• Source data:

This design comes from an exercise in tuning for small area, a short achievable clock period and few clock cycles on the open sky130 flow, not from production work.
At most, simulation tests tie the RTL to the original design; equivalence was not proved.
Power is estimated from default activity; no workload was simulated.

## job 101
## mcp23x17_seq
module mcp23x17_seq (
    input  wire        clk,
    input  wire        rst,             
    input  wire [7:0]   cfg_mode,       
    input  wire [11:0]  cfg_opcode,     
    input  wire [3:0]   cfg_bank,       
    input  wire [287:0] cfg_porta,      
    input  wire [255:0] cfg_portb,      
    input  wire [3:0]   cmd_valid,
    input  wire [63:0]  cmd_word,
    output wire [3:0]   cmd_ready,
    output wire [31:0]  ctx_status,     
    output wire [31:0]  rsp_data,       
    output wire [15:0]  fault_status,
    output wire [7:0]   fault_ctx,
    output wire [7:0]   fault_dev,
    output wire         escalate,
    output reg  [3:0]   cs,
    input  wire         spi_busy,
    output wire         spi_req,
    output wire [23:0]  spi_tx,
    input  wire         spi_ack,
    input  wire [23:0]  spi_rx,
    input  wire [1:0]   spi_st,
    output wire         i2c_req,
    output wire         i2c_rnw,
    output wire [1:0]   i2c_len,
    output wire [7:0]   i2c_sla,
    output wire [23:0]  i2c_wdata,
    input  wire         i2c_ack,
    input  wire [1:0]   i2c_st,
    input  wire [7:0]   i2c_rdata
);
export LEC_CHECK = 0
export CAP_MARGIN = 20
export CORE_AREA = 5 5 195 195
export CTS_BUF_LIST = sky130_fd_sc_hd__clkbuf_8
export DIE_AREA = 0 0 200 200
export SLEW_MARGIN = 20
create_clock -name core_clock -period 10.0 [get_ports {clk}]
standard.sh (not shown) runs the stock make flow with config.mk's settings and CLKGATE_MAP_FILE= SYNTH_SCRIPT=/design/flow/synth_recipe.tcl, a recipe that flattens the netlist after the stock synthesis.
==> flow/flow/run.sh <==
#!/bin/bash
set -euo pipefail
DU="sky130_fd_sc_hd__probe_p_8 sky130_fd_sc_hd__probec_p_8 sky130_fd_sc_hd__lpflow_bleeder_1 sky130_fd_sc_hd__lpflow_clkbufkapwr_1 sky130_fd_sc_hd__lpflow_clkbufkapwr_16 sky130_fd_sc_hd__lpflow_clkbufkapwr_2 sky130_fd_sc_hd__lpflow_clkbufkapwr_4 sky130_fd_sc_hd__lpflow_clkbufkapwr_8 sky130_fd_sc_hd__lpflow_clkinvkapwr_1 sky130_fd_sc_hd__lpflow_clkinvkapwr_16 sky130_fd_sc_hd__lpflow_clkinvkapwr_2 sky130_fd_sc_hd__lpflow_clkinvkapwr_4 sky130_fd_sc_hd__lpflow_clkinvkapwr_8 sky130_fd_sc_hd__lpflow_decapkapwr_12 sky130_fd_sc_hd__lpflow_decapkapwr_3 sky130_fd_sc_hd__lpflow_decapkapwr_4 sky130_fd_sc_hd__lpflow_decapkapwr_6 sky130_fd_sc_hd__lpflow_decapkapwr_8 sky130_fd_sc_hd__lpflow_inputiso0n_1 sky130_fd_sc_hd__lpflow_inputiso0p_1 sky130_fd_sc_hd__lpflow_inputiso1n_1 sky130_fd_sc_hd__lpflow_inputiso1p_1 sky130_fd_sc_hd__lpflow_inputisolatch_1 sky130_fd_sc_hd__lpflow_isobufsrc_1 sky130_fd_sc_hd__lpflow_isobufsrc_16 sky130_fd_sc_hd__lpflow_isobufsrc_2 sky130_fd_sc_hd__lpflow_isobufsrc_4 sky130_fd_sc_hd__lpflow_isobufsrc_8 sky130_fd_sc_hd__lpflow_isobufsrckapwr_16 sky130_fd_sc_hd__lpflow_lsbuf_lh_hl_isowell_tap_1 sky130_fd_sc_hd__lpflow_lsbuf_lh_hl_isowell_tap_2 sky130_fd_sc_hd__lpflow_lsbuf_lh_hl_isowell_tap_4 sky130_fd_sc_hd__lpflow_lsbuf_lh_isowell_4 sky130_fd_sc_hd__lpflow_lsbuf_lh_isowell_tap_1 sky130_fd_sc_hd__lpflow_lsbuf_lh_isowell_tap_2 sky130_fd_sc_hd__lpflow_lsbuf_lh_isowell_tap_4  sky130_fd_sc_hd__or4_0 sky130_fd_sc_hd__or4_1 sky130_fd_sc_hd__or4_2 sky130_fd_sc_hd__or4_4 sky130_fd_sc_hd__or4b_0 sky130_fd_sc_hd__or4b_1 sky130_fd_sc_hd__or4b_2 sky130_fd_sc_hd__or4b_4 sky130_fd_sc_hd__or4bb_0 sky130_fd_sc_hd__or4bb_1 sky130_fd_sc_hd__or4bb_2 sky130_fd_sc_hd__or4bb_4 sky130_fd_sc_hd__nor4_0 sky130_fd_sc_hd__nor4_1 sky130_fd_sc_hd__nor4_2 sky130_fd_sc_hd__nor4_4 sky130_fd_sc_hd__nor4b_0 sky130_fd_sc_hd__nor4b_1 sky130_fd_sc_hd__nor4b_2 sky130_fd_sc_hd__nor4b_4 sky130_fd_sc_hd__nor4bb_0 sky130_fd_sc_hd__nor4bb_1 sky130_fd_sc_hd__nor4bb_2 sky130_fd_sc_hd__nor4bb_4 sky130_fd_sc_hd__a2111oi_0 sky130_fd_sc_hd__a2111oi_1 sky130_fd_sc_hd__a2111oi_2 sky130_fd_sc_hd__a2111oi_4 sky130_fd_sc_hd__a2111o_0 sky130_fd_sc_hd__a2111o_1 sky130_fd_sc_hd__a2111o_2 sky130_fd_sc_hd__a2111o_4 sky130_fd_sc_hd__o2111ai_0 sky130_fd_sc_hd__o2111ai_1 sky130_fd_sc_hd__o2111ai_2 sky130_fd_sc_hd__o2111ai_4 sky130_fd_sc_hd__o2111a_0 sky130_fd_sc_hd__o2111a_1 sky130_fd_sc_hd__o2111a_2 sky130_fd_sc_hd__o2111a_4 sky130_fd_sc_hd__or3_0 sky130_fd_sc_hd__or3_1 sky130_fd_sc_hd__or3_2 sky130_fd_sc_hd__or3_4 sky130_fd_sc_hd__or3b_0 sky130_fd_sc_hd__or3b_1 sky130_fd_sc_hd__or3b_2 sky130_fd_sc_hd__or3b_4 sky130_fd_sc_hd__nor3b_0 sky130_fd_sc_hd__nor3b_1 sky130_fd_sc_hd__nor3b_2 sky130_fd_sc_hd__nor3b_4"
bash standard.sh "BUFFER_PORTS_ARGS=-buffer_cell sky130_fd_sc_hd__buf_1" \
  "PLACE_PINS_ARGS=-min_distance 1 -min_distance_in_tracks" \
  "DONT_USE_CELLS=$DU" \
  SETUP_SLACK_MARGIN=6.5 TNS_END_PERCENT=10 finish > standard.log 2>&1
Testbench counts of job 101, summed over its fixed seeds: cycles 8,296.
Changes in job 102 relative to job 101:
-- flow/design.v --
<<< job 101, line 61
    endfunction
    reg  [3:0]  busy;
    reg  [3:0]  rdy;            
    reg  [1:0]  kind  [0:3];
    reg  [12:0] args  [0:3];    
>>> job 102, line 61
    endfunction
    reg  [3:0]  busy;
    reg  [1:0]  kind  [0:3];
    reg  [12:0] args  [0:3];    
<<< job 101, line 69
    reg  [3:0]  rok;
    reg         flt_valid;
    reg         flt_out;        
    reg  [3:0]  flt_cause;
    reg  [2:0]  flt_ph;         
    reg  [1:0]  flt_ctx;
    reg         s_pre;          
>>> job 102, line 68
    reg  [3:0]  rok;
    reg         flt_valid;
    reg  [3:0]  flt_cause;
    reg  [1:0]  flt_ctx;
    reg         s_pre;          
<<< job 101, line 85
    reg  [4:0]  f_addr;
    reg  [7:0]  f_data;         
    reg         o_spi_req;
    reg         o_i2c_req;
    reg         o_i2c_rnw;
    reg  [1:0]  o_i2c_len;
    integer k;
    wire s_idle = ~(s_pre | s_sreq | s_post | s_pulse | s_iw | s_ir | s_fin);
    wire [3:0] acc = cmd_valid & rdy;
    wire spi_ackd = s_sreq && spi_ack;
>>> job 102, line 82
    reg  [4:0]  f_addr;
    reg  [7:0]  f_data;         
    integer k;
    wire s_idle = ~(s_pre | s_sreq | s_post | s_pulse | s_iw | s_ir | s_fin);
    wire [3:0] rdy = ~busy & {4{~flt_valid}};
    wire [3:0] acc = cmd_valid & rdy;
    wire spi_ackd = s_sreq && spi_ack;
<<< job 101, line 240
    wire x_ir    = (s_iw && i2c_ack && f_rw) || (s_ir && !i2c_ack);
    wire x_fin   = ((s_iw && !f_rw) || s_ir || s_fin) && fin && !step;
    wire x_rw    = go ? n_rw : f_rw;
    wire [3:0] busy_n = (busy | (acc & {4{upd}})) & ~done;
    always @(posedge clk) begin
>>> job 102, line 234
    wire x_ir    = (s_iw && i2c_ack && f_rw) || (s_ir && !i2c_ack);
    wire x_fin   = ((s_iw && !f_rw) || s_ir || s_fin) && fin && !step;
    wire [3:0] busy_n = (busy | (acc & {4{upd}})) & ~done;
    always @(posedge clk) begin
<<< job 101, line 273
        s_ir    <= x_ir;
        s_fin   <= x_fin;
        o_spi_req    <= x_sreq;
        o_i2c_req    <= x_iw || x_ir;
        o_i2c_rnw    <= x_ir;
        o_i2c_len[1] <= !x_ir;
        o_i2c_len[0] <= x_ir || !x_rw;
        if (spi_ackd)
            f_data <= spi_rx[7:0];
>>> job 102, line 266
        s_ir    <= x_ir;
        s_fin   <= x_fin;
        if (spi_ackd)
            f_data <= spi_rx[7:0];
<<< job 101, line 291
        end
        busy <= busy_n;
        rdy  <= ~busy_n & {4{upd}};
        if (!flt_valid) begin
            flt_valid <= new_flt;
            flt_out   <= new_flt;
            flt_cause <= new_cause;
            flt_ctx   <= new_ctx;
            flt_ph    <= {new_cause == 4'd5 || new_cause == 4'd6,
                          new_cause == 4'd1 || new_cause == 4'd2 ||
                          new_cause == 4'd3 || new_cause == 4'd4,
                          new_cause == 4'd3 || new_cause == 4'd4};
        end
        if (rst) begin
            busy      <= 4'd0;
            rdy       <= 4'hf;
            dval      <= 4'd0;
            okval     <= 4'd0;
            rok       <= 4'd0;
            flt_valid <= 1'b0;
            flt_out   <= 1'b0;
            flt_cause <= 4'd0;
            flt_ph    <= 3'd0;
            flt_ctx   <= 2'd0;
            cs        <= 4'd0;
>>> job 102, line 279
        end
        busy <= busy_n;
        if (!flt_valid) begin
            flt_valid <= new_flt;
            flt_cause <= new_cause;
            flt_ctx   <= new_ctx;
        end
        if (rst) begin
            busy      <= 4'd0;
            dval      <= 4'd0;
            okval     <= 4'd0;
            rok       <= 4'd0;
            flt_valid <= 1'b0;
            flt_cause <= 4'd0;
            flt_ctx   <= 2'd0;
            cs        <= 4'd0;
<<< job 101, line 322
            s_fin     <= 1'b0;
            own       <= 2'd0;
            o_spi_req <= 1'b0;
            o_i2c_req <= 1'b0;
        end
    end
    wire [7:0] f_ctrl = {4'b0100, f_op, f_rw};
    assign spi_req   = o_spi_req && !flt_out;
    assign spi_tx    = {f_ctrl, 3'b000, f_addr, f_data};
    assign i2c_req   = o_i2c_req && !flt_out;
    assign i2c_rnw   = o_i2c_rnw;
    assign i2c_len   = o_i2c_len;
    assign i2c_sla   = {5'b00000, f_op};
    assign i2c_wdata = {f_ctrl, 3'b000, f_addr, f_data};
>>> job 102, line 301
            s_fin     <= 1'b0;
            own       <= 2'd0;
        end
    end
    wire [7:0] f_ctrl = {4'b0100, f_op, f_rw};
    assign spi_req   = s_sreq && !flt_valid;
    assign spi_tx    = {f_ctrl, 3'b000, f_addr, f_data};
    assign i2c_req   = (s_iw || s_ir) && !flt_valid;
    assign i2c_rnw   = s_ir;
    assign i2c_len   = {!s_ir, s_ir || !f_rw};
    assign i2c_sla   = {5'b00000, f_op};
    assign i2c_wdata = {f_ctrl, 3'b000, f_addr, f_data};
<<< job 101, line 342
        end
    endgenerate
    assign fault_status = {4'b0000, flt_ph[2], flt_ph[1], flt_ph[0], flt_ph[0],
                           3'b000, flt_cause, flt_out};
    assign fault_ctx    = {6'd0, flt_ctx};
    assign fault_dev    = {6'd0, flt_ctx};
    assign escalate     = flt_out;
endmodule
>>> job 102, line 319
        end
    endgenerate
    wire ph34 = (flt_cause == 4'd3) || (flt_cause == 4'd4);
    wire [3:0] flt_phase = {(flt_cause == 4'd5) || (flt_cause == 4'd6),
                            (flt_cause == 4'd1) || (flt_cause == 4'd2) || ph34,
                            ph34, ph34};
    assign fault_status = {4'b0000, flt_phase, 3'b000, flt_cause, flt_valid};
    assign fault_ctx    = {6'd0, flt_ctx};
    assign fault_dev    = {6'd0, flt_ctx};
    assign escalate     = flt_valid;
endmodule
### Flow results
Going from job 101 to job 102, post-layout minimum cycle time grows by 10 ps.
Final cell count: job 101 vs job 102, no meaningful difference
Diff job 101 -> job 102: core utilization shrank by 0.23 points; routed wire length has increased; fmax ~0 delta; die area held; fill cell total of the finished layout decreased by 77 relative to the old numbers.
Switching share of power up 4.6 points in job 102 wrt job 101
Testbench counts of job 102, summed over its fixed seeds: cycles 8,296.

---

mcp23x17_seq, a different RTL version from the one above (not shown whole).
For scale: roughly 1500 cells after synthesis, roughly 160 flip-flops, about 840 I/O pins.
export LEC_CHECK = 0
export CAP_MARGIN = 20
export CORE_AREA = 5 5 195 195
export CTS_BUF_LIST = sky130_fd_sc_hd__clkbuf_8
export DIE_AREA = 0 0 200 200
export SLEW_MARGIN = 20
create_clock -name core_clock -period 10.0 [get_ports {clk}]
==> flow/flow/run.sh <==
#!/bin/bash
set -euo pipefail
bash standard.sh "BUFFER_PORTS_ARGS=-buffer_cell sky130_fd_sc_hd__buf_1" \
  "PLACE_PINS_ARGS=-min_distance 1 -min_distance_in_tracks" \
  SETUP_SLACK_MARGIN=6.5 finish > standard.log 2>&1
Testbench counts at the start, summed over its fixed seeds: cycles 8,296.
Rerun with:
--- a/flow/design.v
+++ b/flow/design.v
@@ -188,25 +188,31 @@
                 default: r = p;
             endcase
             f = r[0] ? 2'd0 : r[1] ? 2'd1 : r[2] ? 2'd2 : 2'd3;
             case ({x, f})
                 4'b0000: rr_pick = 2'd1; 4'b0001: rr_pick = 2'd2; 4'b0010: rr_pick = 2'd3; 4'b0011: rr_pick = 2'd0;
                 4'b0100: rr_pick = 2'd2; 4'b0101: rr_pick = 2'd3; 4'b0110: rr_pick = 2'd0; 4'b0111: rr_pick = 2'd1;
                 4'b1000: rr_pick = 2'd3; 4'b1001: rr_pick = 2'd0; 4'b1010: rr_pick = 2'd1; 4'b1011: rr_pick = 2'd2;
                 4'b1100: rr_pick = 2'd0; 4'b1101: rr_pick = 2'd1; 4'b1110: rr_pick = 2'd2; default: rr_pick = 2'd3;
             endcase
         end
     endfunction
-    wire [1:0] nx       = rr_pick(own, pend);
-    wire       nx_valid = |pend;
-    wire [3:0] gnt      = {nx == 2'd3, nx == 2'd2, nx == 2'd1, nx == 2'd0} & {4{nx_valid}};
+    reg  [1:0] nq;
+    reg        nq_v;
+    wire [3:0] gnt = {nq == 2'd3, nq == 2'd2, nq == 2'd1, nq == 2'd0} & {4{nq_v}};
+    wire [3:0] pend2 = pend & ~gnt;
+    wire [1:0] nx_go = nq_v ? rr_pick(nq, pend2) : rr_pick(own, pend);
+    wire       nv_go = nq_v ? |pend2 : |pend;
+    wire [1:0] nx_hold = rr_pick(own, pend);
+    wire       nv_hold = |pend;
+    wire       nx_valid = nq_v;
     reg        n_spi, n_rw, n_pulse;
     reg [2:0]  n_op;
     reg [4:0]  n_addr;
     reg [7:0]  n_data;
     integer    q;
     always @(*) begin
         n_spi = 1'b0; n_rw = 1'b0; n_pulse = 1'b0;
         n_op = 3'd0; n_addr = 5'd0; n_data = 8'd0;
         for (q = 0; q < 4; q = q + 1) begin
             n_spi   = n_spi   | (gnt[q] & c_spi[q]);
             n_rw    = n_rw    | (gnt[q] & c_rw[q]);
@@ -271,24 +277,26 @@
         s_ir    <= x_ir;
         s_fin   <= x_fin;
         o_spi_req    <= x_sreq && !new_flt && !flt_valid;
         o_i2c_req    <= (x_iw || x_ir) && !new_flt && !flt_valid;
         o_i2c_rnw    <= x_ir;
         o_i2c_len[1] <= !x_ir;
         o_i2c_len[0] <= x_ir || !x_rw;
         if (spi_ackd)
             f_data <= spi_rx[7:0];
         if (i2c_ackd && s_ir)
             f_data <= i2c_rdata;
+        nq   <= go ? nx_go : nx_hold;
+        nq_v <= go ? nv_go : nv_hold;
         if (go) begin
-            own    <= nx_valid ? nx : own;
+            own    <= nx_valid ? nq : own;
             f_op   <= n_op;
             f_rw   <= n_rw;
             f_addr <= n_addr;
             f_data <= n_data;
             cs     <= {4{n_spi && nx_valid}} & gnt;
         end
         busy <= busy_n;
         rdy  <= ~busy_n & {4{upd}};
         if (new_flt && !flt_valid) begin
             flt_valid <= 1'b1;
             flt_out   <= 1'b1;
@@ -311,22 +319,23 @@
             flt_ph    <= 3'd0;
             flt_ctx   <= 2'd0;
             cs        <= 4'd0;
             s_pre     <= 1'b0;
             s_sreq    <= 1'b0;
             s_post    <= 1'b0;
             s_pulse   <= 1'b0;
             s_iw      <= 1'b0;
             s_ir      <= 1'b0;
             s_fin     <= 1'b0;
             own       <= 2'd0;
+            nq_v      <= 1'b0;
             o_spi_req <= 1'b0;
             o_i2c_req <= 1'b0;
         end
     end
     wire [7:0] f_ctrl = {4'b0100, f_op, f_rw};
     assign spi_req   = o_spi_req;
     assign spi_tx    = {f_ctrl, 3'b000, f_addr, f_data};
     assign i2c_req   = o_i2c_req;
     assign i2c_rnw   = o_i2c_rnw;
     assign i2c_len   = o_i2c_len;
     assign i2c_sla   = {5'b00000, f_op};
Result:
- worst hold slack improves by 0.030 ns
- critical path depth went up by 1
- final area went down by 0.31%
- power went down by 1.3%
- combinational power went down by 11%
- cell count went up by 1.1%
- global-route usage went up by 0.19 points
- routed wire length hardly moves
Function not checked in the second run of this note: the RTL went through the layout flow alone.

==> what the ideal ports hide <==
The flow's constraints put no driver on any port. The routed layouts listed below were extracted and timed again, unchanged, in two steps. Step 1: set_driving_cell puts a clkbuf_16 on clk and a buf_2 on each other input, an assumption about the parent block. Step 2 also shifts input and output timing later by t, the mid clock arrival at the registers, as if the neighbouring blocks saw the same clock. Slacks: no drivers / after step 1 / after step 2; pairs: no drivers / after step 1.
| run | t, ns | slack for setup (ns) | worst data-port slew with drivers (ns) |
|---|---|---|---|
| job 101 | 0.518 | 6.337 / 6.321 / 5.803 | 0.15 |
| job 102 | 0.499 | 6.327 / 6.331 / 5.832 | 0.15 |
| the first run of note 2 | 0.524 | 6.336 / 6.333 / 5.809 | 0.17 |
| the second run of note 2 | 0.536 | 6.110 / 6.125 / 5.589 | 0.20 |
After both steps every run listed still meets setup and hold. For job 101, which loses most, drivers alone change the setup slack by -0.016 ns; drivers and shift together by -0.534 ns.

• What the task requires:
Among the lines above, find those that contain the word "with" and copy them.

• Output of the exercise:
standard.sh (not shown) runs the stock make flow with config.mk's settings and CLKGATE_MAP_FILE= SYNTH_SCRIPT=/design/flow/synth_recipe.tcl, a recipe that flattens the netlist after the stock synthesis.
Rerun with:
| run | t, ns | slack for setup (ns) | worst data-port slew with drivers (ns) |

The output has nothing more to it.